> Information supplied
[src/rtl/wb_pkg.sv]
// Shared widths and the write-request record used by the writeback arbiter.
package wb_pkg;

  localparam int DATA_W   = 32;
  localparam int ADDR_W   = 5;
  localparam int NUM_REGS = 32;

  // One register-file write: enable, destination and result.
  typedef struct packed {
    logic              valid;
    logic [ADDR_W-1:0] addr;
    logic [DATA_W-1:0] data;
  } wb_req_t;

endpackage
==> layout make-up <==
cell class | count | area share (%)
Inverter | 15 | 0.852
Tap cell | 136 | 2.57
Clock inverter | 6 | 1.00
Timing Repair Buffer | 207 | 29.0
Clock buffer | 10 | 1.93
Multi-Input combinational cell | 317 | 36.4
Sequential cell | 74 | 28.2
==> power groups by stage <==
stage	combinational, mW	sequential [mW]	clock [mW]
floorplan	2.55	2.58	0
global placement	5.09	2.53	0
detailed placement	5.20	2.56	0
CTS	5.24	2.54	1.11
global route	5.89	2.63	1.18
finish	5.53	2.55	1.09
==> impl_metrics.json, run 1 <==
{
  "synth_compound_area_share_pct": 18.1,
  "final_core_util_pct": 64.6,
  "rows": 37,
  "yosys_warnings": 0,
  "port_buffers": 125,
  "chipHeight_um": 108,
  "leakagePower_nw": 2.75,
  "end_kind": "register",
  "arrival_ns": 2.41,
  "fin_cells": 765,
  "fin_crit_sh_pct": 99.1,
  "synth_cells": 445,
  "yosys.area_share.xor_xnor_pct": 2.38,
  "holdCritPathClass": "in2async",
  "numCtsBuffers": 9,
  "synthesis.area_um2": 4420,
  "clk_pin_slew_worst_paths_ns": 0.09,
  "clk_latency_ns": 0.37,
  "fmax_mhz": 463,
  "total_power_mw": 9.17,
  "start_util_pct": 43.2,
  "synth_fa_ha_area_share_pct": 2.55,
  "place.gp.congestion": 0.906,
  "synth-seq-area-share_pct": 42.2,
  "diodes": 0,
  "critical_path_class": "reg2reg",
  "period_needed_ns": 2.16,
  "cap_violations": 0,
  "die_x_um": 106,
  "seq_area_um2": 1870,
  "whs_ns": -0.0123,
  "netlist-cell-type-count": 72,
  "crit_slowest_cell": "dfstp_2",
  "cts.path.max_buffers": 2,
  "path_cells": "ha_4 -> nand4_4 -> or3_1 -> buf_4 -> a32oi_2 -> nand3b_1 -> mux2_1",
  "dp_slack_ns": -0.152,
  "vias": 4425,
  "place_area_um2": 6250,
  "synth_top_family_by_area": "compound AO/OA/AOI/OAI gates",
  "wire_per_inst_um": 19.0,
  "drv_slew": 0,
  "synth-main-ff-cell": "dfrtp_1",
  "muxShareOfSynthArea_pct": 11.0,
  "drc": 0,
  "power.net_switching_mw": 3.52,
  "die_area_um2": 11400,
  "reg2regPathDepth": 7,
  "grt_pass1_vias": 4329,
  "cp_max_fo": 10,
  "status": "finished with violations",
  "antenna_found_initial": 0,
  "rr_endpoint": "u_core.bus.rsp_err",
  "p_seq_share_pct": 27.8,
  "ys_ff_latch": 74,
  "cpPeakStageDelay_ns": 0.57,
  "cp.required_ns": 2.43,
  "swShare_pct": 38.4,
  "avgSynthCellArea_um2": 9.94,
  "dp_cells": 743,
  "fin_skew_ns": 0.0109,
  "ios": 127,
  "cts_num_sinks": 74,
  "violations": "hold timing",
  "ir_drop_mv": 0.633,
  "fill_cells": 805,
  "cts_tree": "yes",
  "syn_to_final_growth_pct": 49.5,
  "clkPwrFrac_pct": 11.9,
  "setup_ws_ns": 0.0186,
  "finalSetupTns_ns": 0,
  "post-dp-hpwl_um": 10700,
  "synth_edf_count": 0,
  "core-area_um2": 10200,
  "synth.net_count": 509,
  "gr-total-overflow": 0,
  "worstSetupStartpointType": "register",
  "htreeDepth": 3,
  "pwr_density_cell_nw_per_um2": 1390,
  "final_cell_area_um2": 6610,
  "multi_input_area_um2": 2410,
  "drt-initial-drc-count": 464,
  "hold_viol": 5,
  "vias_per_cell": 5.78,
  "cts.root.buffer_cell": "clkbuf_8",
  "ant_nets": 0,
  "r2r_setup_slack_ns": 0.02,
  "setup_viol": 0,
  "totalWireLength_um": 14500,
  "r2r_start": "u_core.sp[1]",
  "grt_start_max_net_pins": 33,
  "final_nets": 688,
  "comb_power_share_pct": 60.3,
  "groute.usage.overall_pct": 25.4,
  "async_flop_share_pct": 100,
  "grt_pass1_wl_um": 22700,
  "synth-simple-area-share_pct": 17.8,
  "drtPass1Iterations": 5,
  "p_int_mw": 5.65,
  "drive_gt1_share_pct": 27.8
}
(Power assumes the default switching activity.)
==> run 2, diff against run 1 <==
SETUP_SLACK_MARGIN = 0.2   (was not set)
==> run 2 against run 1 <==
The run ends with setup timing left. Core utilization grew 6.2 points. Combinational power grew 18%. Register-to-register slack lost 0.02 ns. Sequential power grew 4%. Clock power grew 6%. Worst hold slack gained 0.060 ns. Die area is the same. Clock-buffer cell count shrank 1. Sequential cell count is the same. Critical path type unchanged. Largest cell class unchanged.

> Work to complete
Nothing but a number should be given: the count of lines in the records that contain the word "placement".

> Answer to this task
2